3D Affordance Keypoint Detection for Robotic Manipulation
Zhiyang Liu, Ruiteng Zhao, Lei Zhou, Chengran Yuan, Yuwei Wu, Sheng Guo, Zhengshen Zhang, Chenchen Liu, Marcelo H Ang
TL;DR
The paper tackles affordance-informed robotic manipulation by introducing 3D keypoints that specify where and how to interact with object parts. It presents FA KP-Net, a fusion-based network that jointly predicts per-point affordance labels and four 3D keypoints per affordance region, using RGB-D data and mean-shift clustering to obtain robust execution cues. On the UMDKP dataset and real-world tests with unseen objects, FA KP-Net achieves state-of-the-art segmentation and keypoint detection, with significant improvements in PCK3D and NMSE metrics, enabling reliable manipulation.
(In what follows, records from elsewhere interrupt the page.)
==> src/hdl/svn2d_pkg.sv <==
`default_nettype none
package svn2d_pkg;
    // Divider register stages (48 bit steps, 2 per stage) and stages after the divider
    localparam int unsigned DIV_STAGES      = 24;
    localparam int unsigned POST_DIV_STAGES = 8;

    localparam logic [31:0] MIX_KX   = 32'd374761393;
    localparam logic [31:0] MIX_KZ   = 32'd668265263;
    localparam logic [31:0] MIX_ADD  = 32'd20260509;
    localparam logic [31:0] MIX_KF   = 32'd1274126177;
    localparam logic [31:0] SEED_KX  = 32'd2246822519;
    localparam logic [31:0] SEED_KZ  = 32'd3266489917;
    localparam logic [31:0] SEED_KS  = 32'd747796405;

    typedef enum logic [1:0] {
        REG_FREQUENCY = 2'd0,
        REG_SALT      = 2'd1,
        REG_SEED      = 2'd2
    } reg_index_t;

    // Divider lane for both coordinates: remainder being reduced and quotient, for x and for z
    typedef struct packed {
        logic [31:0] rem_x;
        logic [31:0] quo_x;
        logic [31:0] rem_z;
        logic [31:0] quo_z;
    } div_lane_t;

    typedef struct packed {
        logic [31:0] cell_x;
        logic [31:0] cell_z;
        logic [15:0] frac_x;
        logic [15:0] frac_z;
    } cell_frac_t;
endpackage
`default_nettype wire

==> src/hdl/svn2d_hash.sv <==
`default_nettype none
// Corner hash, three register stages (multiply, add, mix multiply); returns the high and low 16 bits XORed.
module svn2d_hash
(
    input  wire logic        clk,
    input  wire logic        advance,
    input  wire logic [31:0] hx,
    input  wire logic [31:0] hz,
    output logic      [15:0] value
);
    logic [31:0] px_reg, pz_reg, n_reg, m_reg;

    always_ff @(posedge clk)
    begin
        if (advance)
        begin
            px_reg <= hx * svn2d_pkg::MIX_KX;
            pz_reg <= hz * svn2d_pkg::MIX_KZ;
            n_reg  <= px_reg + pz_reg + svn2d_pkg::MIX_ADD;
            m_reg  <= (n_reg ^ (n_reg >> 13)) * svn2d_pkg::MIX_KF;
        end
    end

    assign value = m_reg[15:0] ^ m_reg[31:16];
endmodule
`default_nettype wire

==> config.mk <==
export PLATFORM = sky130hd
export DESIGN_NAME = svn2d_hash
export DESIGN_NICKNAME = d
export VERILOG_FILES = /design/src/hdl/svn2d_pkg.sv /design/src/hdl/svn2d_hash.sv
export SDC_FILE = /design/constraint.sdc
export NUM_CORES = 2
export LEC_CHECK = 0
export BUFFER_PORTS_ARGS = -buffer_cell sky130_fd_sc_hd__buf_2
export CAP_MARGIN = 20
export CORE_UTILIZATION = 67
export DETAILED_ROUTE_END_ITERATION = 10
export GPL_TIMING_DRIVEN = 0
export PLACE_DENSITY = 0.91
export SYNTH_ARGS = -nofsm -noshare
export SYNTH_HDL_FRONTEND = slang
export SYNTH_SLANG_ARGS = --single-unit
==> constraint.sdc <==
create_clock -name clk -period 8.1 [get_ports clk]
set_clock_uncertainty 0.15 [all_clocks]
set_input_delay 0 -clock clk [delete_from_list [all_inputs] [get_ports clk]]
set_output_delay 0 -clock clk [all_outputs]
set_load 0.05 [all_outputs]
# After elaboration in Yosys (flattened, before gate mapping)
# Cells that the tools add are included.
[word_totals]
in_bits = 66
elab_cells = 11
reg_bits = 128
out_inout_bits = 16
[op_classes]
n_bitwise = 2
n_addsub = 2
mul = 3
[op_table]
columns = ["op", "n"]
rows = [
  ["adder 32 x 25 -> 32 bit (second input constant)", 1],
  ["adder 32 bit", 1],
  ["multiplier 32 x 29 -> 32 bit (second input constant)", 1],
  ["multiplier 32 x 30 -> 32 bit (second input constant)", 1],
  ["multiplier 32 x 31 -> 32 bit (second input constant)", 1],
  ["XOR 32 x 19 -> 32 bit", 1],
  ["XOR 16 bit", 1],
]

# Longest topological paths before layout
[logic_depth]
word_depth = 2
depth_mapped = 26
ltp_nobuf = 25

# Worst setup path before layout
# No wires, ideal clock.
[synth_path]
path_type = "reg-to-reg"
start = "register n_reg[16]"
end = "register m_reg[31], data pin"
period_less_slack_ns = 6.658
setup_slack_ns = 1.442
required_time_ns = 7.690
stages_incl_launch_ff = 23
arrival_ns = 6.248
setup_time_ns = 0.260
n_path_buf = 0
cell_sequence = "edfxtp_1 > xor2_1 > xnor2_1 > ha_1 > or2_2 > fa_1 > fa_1 > fa_1 > fa_1 > inv_1 > fa_1 > inv_1 > fa_1 > ha_1 > ha_1 > nand3_1 > a21oi_1 > o21ai_0 > and3_1 > a31oi_1 > a211oi_1 > nor3_1 > xnor2_1"
[synth_between]
elab_chain_cells = 2
[synth_rtl]
columns = ["element", "line_no", "text"]
rows = [
  ["start: declaration", "svn2d_hash.sv:11", "logic [31:0] px_reg, pz_reg, n_reg, m_reg;"],
  ["start signal: assignment", "svn2d_hash.sv:19", "n_reg <= px_reg + pz_reg + svn2d_pkg::MIX_ADD;"],
  ["XOR 32 x 19 -> 32 bit", "svn2d_hash.sv:20", "m_reg <= (n_reg ^ (n_reg >> 13)) * svn2d_pkg::MIX_KF;"],
  ["multiplier 32 x 31 -> 32 bit", "svn2d_hash.sv:20", ""],
  ["end signal: assignment", "svn2d_hash.sv:20", ""],
  ["end: declaration", "svn2d_hash.sv:11", ""],
]
# No other way between the ends.
# A chain may end at the register's enable or synchronous reset.

# Worst setup path in the final report
[layout_path]
start = "register n_reg[17]"
end = "register m_reg[31], data pin"
# The elaborated chain is that of the path after synthesis.

==> metrics.md <==
| Metric | Value |
|---|---|
| Vias | 21900 |
| Core area | 47600 um^2 |
| Post-DP Area | 33500 um^2 |
| Seq/Total Area, Yosys | 11.9% |
| Netlist cell types | 72 |
| Worst Setup EP | m_reg[31] |
| Fillers | 3119 |
| Largest net degree at the start of global routing | 109 |
| Clock Tree Buf Depth | 2 |
| GRT Util Overall | 33.1% |
| Most used DFF post-synth | edfxtp_1 |
| Crit path from | n_reg[17] |
| Clock-pin slew on the worst setup and hold paths | 70 ps |
| Min-delay worst type | input pin to flop |
| Critical register-to-register path endpoint | m_reg[31] |
| Clock Sinks | 128 |
| Worst r2r src | n_reg[17] |
| Crit. End Element | flop |
| Number of synthesized flops with an enable pin | 128 |
| Fin Setup TNS | 0 ps |
| Area of the die | 49000 um^2 |
| Reg2reg path depth | 23 |
| Remaining DRCs | 0 |
| Worst EP required | 8120 ps |
| Dpl ws | 206 ps |
| Starting Density | 67.7% |
| Input/output buffers | 81 |
| Final Cycle Share | 96.3% |
| Relative slew slack | 28.4% |
| FFs w/ async S/R, synth | 0% |
| Die X | 221 um |
| Yosys top cell by area | fa_1 |
| Area Overhead vs Synth | 5.91% |
| TritonCTS clock tree | done |
| Post-Syn Area | 32200 um^2 |
| DRT iter0 DRCs | 1481 |
| Post-DP HPWL | 66.3 mm |
| Worst Max-Slew Pin Slew | 1070 ps |
| Period minus WS final | 7800 ps |
| Share of cells above drive strength 1 | 4.55% |
| Max Cap Viol | 0 |
| Yosys reg bits | 128 |
| GPL Wtd Cong | 0.986 |
| Post-CTS Setup Bufs | 0 |
| Synthesized instance count | 3063 |
| CTS Buf Count | 17 |
| Worst-Skew Late Latency | 450 ps |
| Synth warn | 0 |
| Vias in the first global route | 24700 |
| Max Slew Vio Count | 0 |
| Antenna cells | 0 |
| Post-route cell area | 34100 um^2 |
| Synth area leaders | fa_1 (38%), ha_1 (23%), edfxtp_1 (12%), inv_1 (12%), xnor2_1 (4.5%) |
| Max Clk Rate | 0.128 GHz |
| Final setup viols | 0 |
| First-pass DRT Iterations | 6 |
| Via density per instance | 5.76 |
| Routed len/inst | 20.2 um |
| Most common cell after layout, fill and taps aside | inv_1 |
| Routed Antenna Nets | 0 |
| Post-Syn Area per Cell | 10.5 um^2 |
| Root buffer cell | clkbuf_16 |
| Critical path type | flop to flop |
| Startpoint Class | flop |
| CTS H-tree lvls | 4 |
| Max FO, Critical Path | 6 |
| Crit path DAT | 7820 ps |
| Fin worst setup slack | 299 ps |
| Initial antenna violation count | 1 |
| First-pass GRT wire length | 124 mm |
| Row count | 80 |
| Net Count, Synth | 4324 |
| Outcome | completed |
| Layout net count | 4435 |
| Reg2reg setup slack | 300 ps |
| Commonest cells after routing, fill and taps aside | inv_1 (988), fa_1 (608), ha_1 (587), xnor2_1 (165), edfxtp_1 (128) |
| Grt ovf | 0 |
| IO Pins | 82 |
| RSZ-0062 raised after global routing | no |
| Final hold viol count | 0 |
| Top-area cell type share of the netlist area | 37.8% |
| Drt total wl | 76.8 mm |
| DIE HEIGHT | 221 um |
==> kinds of logic (layout without fill, tap and decap cells) <==
kind of cell | after synthesis | after routing | synth area share [%]
fa+ha+maj | 1195 | 1195 | 60.5
buf+inv | 999 | 1123 | 11.6
compound gates | 271 | 271 | 5.54
xor+xnor | 246 | 246 | 6.83
simple gates | 221 | 221 | 3.45
flops | 128 | 128 | 11.9
mux | 3 | 3 | 0.0931
==> worst min path at each step <==
stage	to	cells past startpoint	slack, ps	from
2_1_floorplan	px_reg[0]	0	-50	hx[0]
3_3_place_gp	px_reg[3]	1	230	hx[3]
3_5_place_dp	m_reg[30]	1	210	advance
4_1_cts	px_reg[5]	3	50	hx[5]
5_1_grt	px_reg[5]	3	70	hx[5]
6_report	px_reg[5]	3	80	hx[5]
==> synthesized netlist by cell type, types with 6 or more instances <==
master and number:
nor3_1 24, nand2_1 47, a211oi_1 16, and3_1 8
clkbuf_1 9, xnor2_1 167, fa_1 608, o21bai_1 16
edfxtp_1 128, inv_1 988, ha_1 587, o21ai_1 7
nor2b_1 7, nand4_1 6, o21ai_0 41, nand3_1 17
xor2_1 74, a31oi_1 13, nand2b_1 10, o21a_1 10
nor2_1 63, a21oi_1 84, a21o_1 35
==> cell type report <==
| cell class | count | area, um^2 | area share [%] |
|---|---|---|---|
| buffer | 10 | 38.8 | 0.114 |
| clock buffer | 17 | 425 | 1.25 |
| clock inverter | 15 | 163 | 0.476 |
| inverter | 989 | 3710 | 10.9 |
| multi-input combinational | 1936 | 24700 | 72.2 |
| sequential | 128 | 3840 | 11.3 |
| tap | 615 | 769 | 2.25 |
| timing repair buffer | 92 | 532 | 1.56 |
==> per-layer routing <==
| layer | share of wire, % | routed length [um] | GRT usage (%) | up-vias |
|---|---|---|---|---|
| met4 | 6.7 | 5180 | 19.4 | 2 |
| met5 | 0.021 | 16 | 0 | - |
| met1 | 36 | 27900 | 38.5 | 11000 |
| li1 | - | - | - | 9677 |
| met2 | 50 | 38400 | 57.1 | 946 |
| met3 | 6.8 | 5230 | 6.47 | 334 |
==> critical path, stage by stage (launching register included) <==
cell	delay, ps
edfxtp_1	510
xor2_1	890
xor2_1	450
ha_1	230
nor2_1	90
fa_1	430
inv_1	80
fa_1	430
fa_1	510
fa_1	520
inv_1	60
fa_1	520
inv_1	50
fa_1	430
ha_1	290
ha_1	410
nand3_1	100
a21oi_1	100
o21ai_0	90
and3_1	190
a31oi_1	450
a211oi_1	150
nor3_1	260
xnor2_1	120
==> metrics by stage <==
stage	instances	hold WS (ps)	util, %
final	3802	76.3	71.7
after global routing	3802	73.3	71.7
after CTS	3800	47.5	71.6
after detailed placement	3761	206	70.2
after global placement	3759	226	70.1
after floorplan	3063	-51.1	-
==> repair_timing <==
item	in CTS	in global routing
endpoints found under the setup margin	0	1
hold buffers	7	0
gates resized for setup	0	2
endpoints found under the hold margin	26	0
Power is left out: the tool's default activity adds up to more than one toggle a clock period on the data nets, which glitch-free logic cannot reach.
The work demonstrates practical impact by enabling more reliable affordance-guided actions in manipulation tasks and outlines concrete avenues for extending to more complex environments.
Abstract
This paper presents a novel approach for affordance-informed robotic manipulation by introducing 3D keypoints to enhance the understanding of object parts' functionality. The proposed approach provides direct information about what the potential use of objects is, as well as guidance on where and how a manipulator should engage, whereas conventional methods treat affordance detection as a semantic segmentation task, focusing solely on answering the what question. To address this gap, we propose a Fusion-based Affordance Keypoint Network (FAKP-Net) by introducing 3D keypoint quadruplet that harnesses the synergistic potential of RGB and Depth image to provide information on execution position, direction, and extent. Benchmark testing demonstrates that FAKP-Net outperforms existing models by significant margins in affordance segmentation task and keypoint detection task. Real-world experiments also showcase the reliability of our method in accomplishing manipulation tasks with previously unseen objects.